Please note that these instructions are meant for Columbia Speech Lab students only.
Run these scripts on kucing because all the dependencies are installed and working on there.
export ESTDIR=/proj/tts/tools/babel_scripts/build/speech_tools
export FESTVOXDIR=/proj/tts/tools/babel_scripts/build/festvox
export SPTKDIR=/proj/tts/tools/babel_scripts/build/SPTK
export BABELDIR=/proj/tts/data/babeldir
You will need to make sure that the language's Babel data is present in $BABELDIR. E.g., to add Amharic:
ln -s /proj/speech/corpora/babel/IARPA/IARPA-babel307b-v1.0b-build/BABEL_OP3_307 /proj/tts/data/babeldir/
You'll have to find the original directory under /proj/speech/corpora/babel by looking around, as each is named somewhat differently. The numerical language codes for each language can be found here.
Then, when you run each of the commands for voice training, replace BABEL_BP_105, which is the Turkish language directory name, with the directory for your new language, everywhere it appears, and also substituting the name of your voice directory for turkish.
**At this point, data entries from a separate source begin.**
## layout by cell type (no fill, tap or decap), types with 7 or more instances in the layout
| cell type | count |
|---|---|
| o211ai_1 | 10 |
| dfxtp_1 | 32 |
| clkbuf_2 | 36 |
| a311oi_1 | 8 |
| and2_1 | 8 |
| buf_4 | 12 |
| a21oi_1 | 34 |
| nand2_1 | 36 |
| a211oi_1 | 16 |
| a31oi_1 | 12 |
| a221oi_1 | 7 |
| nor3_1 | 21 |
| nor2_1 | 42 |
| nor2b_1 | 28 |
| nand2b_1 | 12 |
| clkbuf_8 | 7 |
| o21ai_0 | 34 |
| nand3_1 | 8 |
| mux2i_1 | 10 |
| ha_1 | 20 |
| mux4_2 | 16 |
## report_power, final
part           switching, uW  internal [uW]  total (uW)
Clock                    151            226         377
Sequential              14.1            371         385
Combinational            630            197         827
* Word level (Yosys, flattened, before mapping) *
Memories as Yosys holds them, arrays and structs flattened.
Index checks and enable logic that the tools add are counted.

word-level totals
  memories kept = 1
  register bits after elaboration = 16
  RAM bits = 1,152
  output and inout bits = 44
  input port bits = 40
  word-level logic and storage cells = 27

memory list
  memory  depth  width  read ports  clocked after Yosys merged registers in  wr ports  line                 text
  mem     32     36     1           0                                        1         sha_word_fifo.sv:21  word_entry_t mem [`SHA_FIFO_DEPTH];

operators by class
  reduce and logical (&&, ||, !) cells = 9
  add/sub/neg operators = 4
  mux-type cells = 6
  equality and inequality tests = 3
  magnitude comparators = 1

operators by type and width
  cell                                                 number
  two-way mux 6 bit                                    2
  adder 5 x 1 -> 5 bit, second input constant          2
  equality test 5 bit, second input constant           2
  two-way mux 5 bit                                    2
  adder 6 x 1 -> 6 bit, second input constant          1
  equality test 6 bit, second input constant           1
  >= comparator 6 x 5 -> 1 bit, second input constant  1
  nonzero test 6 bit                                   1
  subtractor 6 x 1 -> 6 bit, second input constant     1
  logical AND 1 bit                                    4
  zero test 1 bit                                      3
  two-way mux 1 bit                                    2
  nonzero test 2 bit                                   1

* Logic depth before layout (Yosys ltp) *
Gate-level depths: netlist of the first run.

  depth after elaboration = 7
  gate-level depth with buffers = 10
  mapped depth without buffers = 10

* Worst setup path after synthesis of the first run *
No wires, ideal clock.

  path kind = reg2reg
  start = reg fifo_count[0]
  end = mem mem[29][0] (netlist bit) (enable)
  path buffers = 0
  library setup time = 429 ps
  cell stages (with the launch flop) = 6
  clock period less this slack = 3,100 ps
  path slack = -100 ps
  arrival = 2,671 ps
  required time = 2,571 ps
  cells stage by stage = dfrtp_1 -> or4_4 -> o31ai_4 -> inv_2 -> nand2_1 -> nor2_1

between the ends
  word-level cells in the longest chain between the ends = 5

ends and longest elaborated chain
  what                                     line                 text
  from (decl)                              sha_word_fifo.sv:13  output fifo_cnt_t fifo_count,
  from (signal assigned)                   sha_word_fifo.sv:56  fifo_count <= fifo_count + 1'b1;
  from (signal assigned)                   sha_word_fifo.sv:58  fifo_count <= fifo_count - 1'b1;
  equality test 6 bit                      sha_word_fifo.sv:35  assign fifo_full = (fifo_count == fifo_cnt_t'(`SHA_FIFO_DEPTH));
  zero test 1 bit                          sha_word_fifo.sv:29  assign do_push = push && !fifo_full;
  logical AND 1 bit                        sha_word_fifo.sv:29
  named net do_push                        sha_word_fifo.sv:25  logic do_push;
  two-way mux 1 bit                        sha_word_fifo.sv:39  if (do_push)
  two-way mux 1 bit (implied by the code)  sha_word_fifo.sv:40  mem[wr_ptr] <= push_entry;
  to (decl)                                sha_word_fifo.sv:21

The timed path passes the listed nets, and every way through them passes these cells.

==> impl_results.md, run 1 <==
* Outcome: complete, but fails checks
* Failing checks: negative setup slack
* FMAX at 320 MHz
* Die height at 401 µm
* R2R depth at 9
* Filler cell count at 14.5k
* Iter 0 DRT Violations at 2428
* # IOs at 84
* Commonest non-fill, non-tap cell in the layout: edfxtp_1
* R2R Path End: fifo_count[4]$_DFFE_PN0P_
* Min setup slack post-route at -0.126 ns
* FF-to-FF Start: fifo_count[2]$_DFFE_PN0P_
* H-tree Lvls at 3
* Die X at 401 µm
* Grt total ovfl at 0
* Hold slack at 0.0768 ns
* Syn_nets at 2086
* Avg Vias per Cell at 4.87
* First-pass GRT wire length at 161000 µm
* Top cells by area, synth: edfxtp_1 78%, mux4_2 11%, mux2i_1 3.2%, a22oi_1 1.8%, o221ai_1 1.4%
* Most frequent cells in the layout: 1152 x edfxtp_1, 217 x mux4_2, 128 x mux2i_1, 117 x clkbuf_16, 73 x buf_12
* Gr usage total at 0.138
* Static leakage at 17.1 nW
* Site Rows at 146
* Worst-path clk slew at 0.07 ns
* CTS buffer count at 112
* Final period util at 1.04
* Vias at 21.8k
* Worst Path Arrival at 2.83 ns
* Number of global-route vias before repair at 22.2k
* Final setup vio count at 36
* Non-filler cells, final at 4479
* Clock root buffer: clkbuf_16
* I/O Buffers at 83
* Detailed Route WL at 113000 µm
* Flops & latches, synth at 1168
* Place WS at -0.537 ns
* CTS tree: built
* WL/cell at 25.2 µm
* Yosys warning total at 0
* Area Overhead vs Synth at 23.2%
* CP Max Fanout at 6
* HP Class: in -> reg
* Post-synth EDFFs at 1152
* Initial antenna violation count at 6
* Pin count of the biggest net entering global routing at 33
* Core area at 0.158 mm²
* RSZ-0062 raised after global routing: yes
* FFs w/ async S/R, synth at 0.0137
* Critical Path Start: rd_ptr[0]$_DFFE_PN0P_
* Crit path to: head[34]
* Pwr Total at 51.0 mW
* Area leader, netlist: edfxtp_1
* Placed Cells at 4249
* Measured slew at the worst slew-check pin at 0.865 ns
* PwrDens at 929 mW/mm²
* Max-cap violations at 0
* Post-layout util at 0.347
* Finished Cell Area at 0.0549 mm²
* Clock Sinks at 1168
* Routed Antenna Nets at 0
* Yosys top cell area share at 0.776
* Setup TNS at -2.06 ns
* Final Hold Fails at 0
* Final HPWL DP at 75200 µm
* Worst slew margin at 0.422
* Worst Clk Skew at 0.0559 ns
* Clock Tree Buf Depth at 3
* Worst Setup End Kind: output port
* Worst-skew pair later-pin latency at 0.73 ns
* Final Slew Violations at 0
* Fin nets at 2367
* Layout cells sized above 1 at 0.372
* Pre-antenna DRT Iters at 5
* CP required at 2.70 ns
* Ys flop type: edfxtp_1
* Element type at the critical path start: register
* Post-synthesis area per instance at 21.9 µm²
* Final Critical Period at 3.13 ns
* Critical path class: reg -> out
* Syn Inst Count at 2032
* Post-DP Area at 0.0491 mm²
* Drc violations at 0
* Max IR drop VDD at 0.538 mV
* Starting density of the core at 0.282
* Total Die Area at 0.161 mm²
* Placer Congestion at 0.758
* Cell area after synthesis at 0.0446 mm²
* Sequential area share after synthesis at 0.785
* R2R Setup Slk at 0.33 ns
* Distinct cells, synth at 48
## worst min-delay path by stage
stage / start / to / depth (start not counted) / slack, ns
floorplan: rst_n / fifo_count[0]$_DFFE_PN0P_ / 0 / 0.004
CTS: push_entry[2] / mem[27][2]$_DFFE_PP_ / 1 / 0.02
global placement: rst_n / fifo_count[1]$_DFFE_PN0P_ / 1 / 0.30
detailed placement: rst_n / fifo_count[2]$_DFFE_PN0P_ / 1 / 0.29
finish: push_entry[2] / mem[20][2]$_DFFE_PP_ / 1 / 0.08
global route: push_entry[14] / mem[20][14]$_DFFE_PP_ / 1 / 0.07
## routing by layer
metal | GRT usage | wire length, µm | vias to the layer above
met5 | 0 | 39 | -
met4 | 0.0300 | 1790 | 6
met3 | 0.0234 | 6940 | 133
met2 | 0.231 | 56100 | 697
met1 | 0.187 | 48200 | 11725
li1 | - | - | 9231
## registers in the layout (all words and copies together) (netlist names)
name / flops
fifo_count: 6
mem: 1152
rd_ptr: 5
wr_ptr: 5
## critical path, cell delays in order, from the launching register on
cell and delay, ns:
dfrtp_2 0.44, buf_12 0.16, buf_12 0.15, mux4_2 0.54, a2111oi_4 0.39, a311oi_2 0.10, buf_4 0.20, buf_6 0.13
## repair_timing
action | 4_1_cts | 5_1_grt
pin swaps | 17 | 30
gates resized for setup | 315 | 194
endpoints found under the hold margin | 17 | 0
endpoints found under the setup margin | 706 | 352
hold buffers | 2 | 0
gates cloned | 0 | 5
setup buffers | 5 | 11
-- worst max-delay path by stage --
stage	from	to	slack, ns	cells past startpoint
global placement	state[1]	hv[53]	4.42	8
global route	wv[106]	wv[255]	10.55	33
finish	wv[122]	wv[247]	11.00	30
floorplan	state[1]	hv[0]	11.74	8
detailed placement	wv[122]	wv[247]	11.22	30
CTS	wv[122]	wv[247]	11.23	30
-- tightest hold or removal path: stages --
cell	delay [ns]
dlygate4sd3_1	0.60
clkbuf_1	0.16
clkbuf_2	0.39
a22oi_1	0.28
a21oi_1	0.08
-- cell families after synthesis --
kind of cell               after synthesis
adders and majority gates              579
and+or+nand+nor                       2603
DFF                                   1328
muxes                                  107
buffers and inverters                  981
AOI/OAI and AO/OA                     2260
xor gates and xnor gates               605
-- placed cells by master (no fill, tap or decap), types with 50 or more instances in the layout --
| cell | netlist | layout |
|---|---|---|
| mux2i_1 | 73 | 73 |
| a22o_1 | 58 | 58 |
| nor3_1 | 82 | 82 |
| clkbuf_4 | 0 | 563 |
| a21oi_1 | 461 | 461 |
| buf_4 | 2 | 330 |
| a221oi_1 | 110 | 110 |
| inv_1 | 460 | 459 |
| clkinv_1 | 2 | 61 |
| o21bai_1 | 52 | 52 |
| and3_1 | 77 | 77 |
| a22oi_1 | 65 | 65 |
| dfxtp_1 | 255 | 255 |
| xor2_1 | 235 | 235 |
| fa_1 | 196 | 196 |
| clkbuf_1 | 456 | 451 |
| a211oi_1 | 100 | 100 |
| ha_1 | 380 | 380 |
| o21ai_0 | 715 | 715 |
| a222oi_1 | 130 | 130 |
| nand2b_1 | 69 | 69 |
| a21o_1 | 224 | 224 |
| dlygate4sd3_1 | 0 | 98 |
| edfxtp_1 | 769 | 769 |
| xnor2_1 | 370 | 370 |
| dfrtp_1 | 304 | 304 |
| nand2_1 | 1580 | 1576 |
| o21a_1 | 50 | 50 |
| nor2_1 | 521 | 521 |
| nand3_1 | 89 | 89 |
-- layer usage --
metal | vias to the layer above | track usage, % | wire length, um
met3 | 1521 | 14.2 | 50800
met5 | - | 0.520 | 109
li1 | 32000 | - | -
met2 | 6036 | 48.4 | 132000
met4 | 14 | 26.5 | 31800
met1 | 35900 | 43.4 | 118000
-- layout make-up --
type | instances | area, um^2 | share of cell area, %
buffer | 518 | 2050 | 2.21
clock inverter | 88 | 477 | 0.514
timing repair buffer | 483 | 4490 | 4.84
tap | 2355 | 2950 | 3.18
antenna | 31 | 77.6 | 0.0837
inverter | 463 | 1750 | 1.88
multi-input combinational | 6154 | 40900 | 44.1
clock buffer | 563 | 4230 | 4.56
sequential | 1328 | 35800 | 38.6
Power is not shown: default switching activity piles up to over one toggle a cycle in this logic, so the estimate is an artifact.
### src/rtl/procPkg.sv
/*
 * Shared widths, opcodes and stage payloads for the five-stage core.
 * Instruction formats (word addressed, 16 bits):
 *   ALU        op[15:11] rs[10:8] rt[7:5] rd[4:2] funct[1:0]
 *   ADDI/LD/ST op[15:11] rs[10:8] rt[7:5] imm5[4:0]  (LD writes rt, ST stores rt)
 *   LBI        op[15:11] rd[10:8] imm8[7:0]
 *   BEQZ/BNEZ  op[15:11] rs[10:8] imm8[7:0],  J  op[15:11] disp11[10:0]
 * Branch and jump target is pc + 1 + sign-extended offset.
 */
package procPkg;

    localparam int dataW    = 16;    // Data and instruction width
    localparam int regAddrW = 3;     // Eight registers

    typedef enum logic [4:0] {
        opHalt = 5'b00000,
        opNop  = 5'b00001,
        opJ    = 5'b00100,
        opAddi = 5'b01000,
        opBeqz = 5'b01100,
        opBnez = 5'b01101,
        opSt   = 5'b10000,
        opLd   = 5'b10001,
        opLbi  = 5'b11000,
        opAlu  = 5'b11011    // Register-register, op picked by funct
    } opcodeT;

    typedef enum logic [1:0] {
        fnAdd = 2'b00,
        fnSub = 2'b01,       // rs - rt
        fnXor = 2'b10,
        fnAnd = 2'b11
    } functT;

    typedef struct packed {
        logic             valid;
        logic [dataW-1:0] pc;
        logic [dataW-1:0] instr;
    } ifIdT;

    typedef struct packed {
        logic                valid;
        logic [dataW-1:0]    pc;
        opcodeT              opcode;
        functT               funct;
        logic [dataW-1:0]    rsVal;
        logic [dataW-1:0]    rtVal;     // Also store data
        logic [dataW-1:0]    immExt;
        logic [regAddrW-1:0] writeAddr;
        logic                regWrite;
        logic                memRead;
        logic                memWrite;
        logic                isBranch;
        logic                isJump;
        logic                halt;
    } idExT;

    typedef struct packed {
        logic                valid;
        logic [dataW-1:0]    aluOut;    // Result or memory address
        logic [dataW-1:0]    rtVal;
        logic [regAddrW-1:0] writeAddr;
        logic                regWrite;
        logic                memRead;
        logic                memWrite;
        logic                halt;
    } exMemT;

    typedef struct packed {
        logic                valid;
        logic [dataW-1:0]    aluOut;
        logic [dataW-1:0]    memOut;
        logic [regAddrW-1:0] writeAddr;
        logic                regWrite;
        logic                memRead;   // Selects memOut at writeback
        logic                halt;
    } memWbT;

endpackage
These scripts are supposed to work on the Babel language packs as-is,
and for the most part they do, only we have run into issues for
languages that have both .wav and .sph-format audio data, since the
scripts expect .sph data only. (.sph files are telephone
conversations, .wav files are other types of recording conditions.) So before you start on a new language,
check whether there are .wav files mixed in with the audio data,
under
$BABELDIR/[yourlanguagecode]/conversational/training/audio
and if so, then create your own directories, one containing just the sph
files, and another containing just the corresponding .txt transcript
files for those .sph audio files, and use those directories instead
of $BABELDIR/[yourlanguagecode]/conversational/training/transcription
and $BABELDIR/[yourlanguagecode]/conversational/training/audio
respectively, in all of the commands that require them.
cd /proj/tts/tools/babel_scripts
mkdir turkish
cd turkish
/proj/tts/tools/babel_scripts/make_build setup_voice turkish \
$BABELDIR/BABEL_BP_105/conversational/reference_materials/lexicon.txt \
$BABELDIR/BABEL_BP_105/conversational/training/transcription \
$BABELDIR/BABEL_BP_105/conversational/training/audio
/proj/tts/tools/babel_scripts/make_build make_voice turkish \
$BABELDIR/BABEL_BP_105/conversational/reference_materials/lexicon.txt \
$BABELDIR/BABEL_BP_105/conversational/training/transcription \
$BABELDIR/BABEL_BP_105/conversational/training/audio
make_voice will take a long time so be sure to run it under screen.
The resulting voice may be used to synthesize new utterances as follows:
./bin/do_clustergen cg_test tts tts_test etc/txt.done.data.test
(You must provide your own txt.done.data.test. tts_test is the name of the directory under test/ where your output .wav files will go.)
Note that any words that are OOV (with respect to the lexicon used for training) in your test utterances just get skipped over when synthesizing, using these scripts as-is.
Then you can drop in your own data: put .wav files under wav/, and for transcripts, replace etc/txt.done.data.
Then you can run the make_voice command, again substituting in your own voice name. This used to also re-run setup_voice, which would clobber any new data you dropped in, but we have commented this out.
TODO: we haven't actually done this. We've only ever used the frontend and then dropped in the files to HTS to train a voice there. We should try this out and document it and any errors you may come across.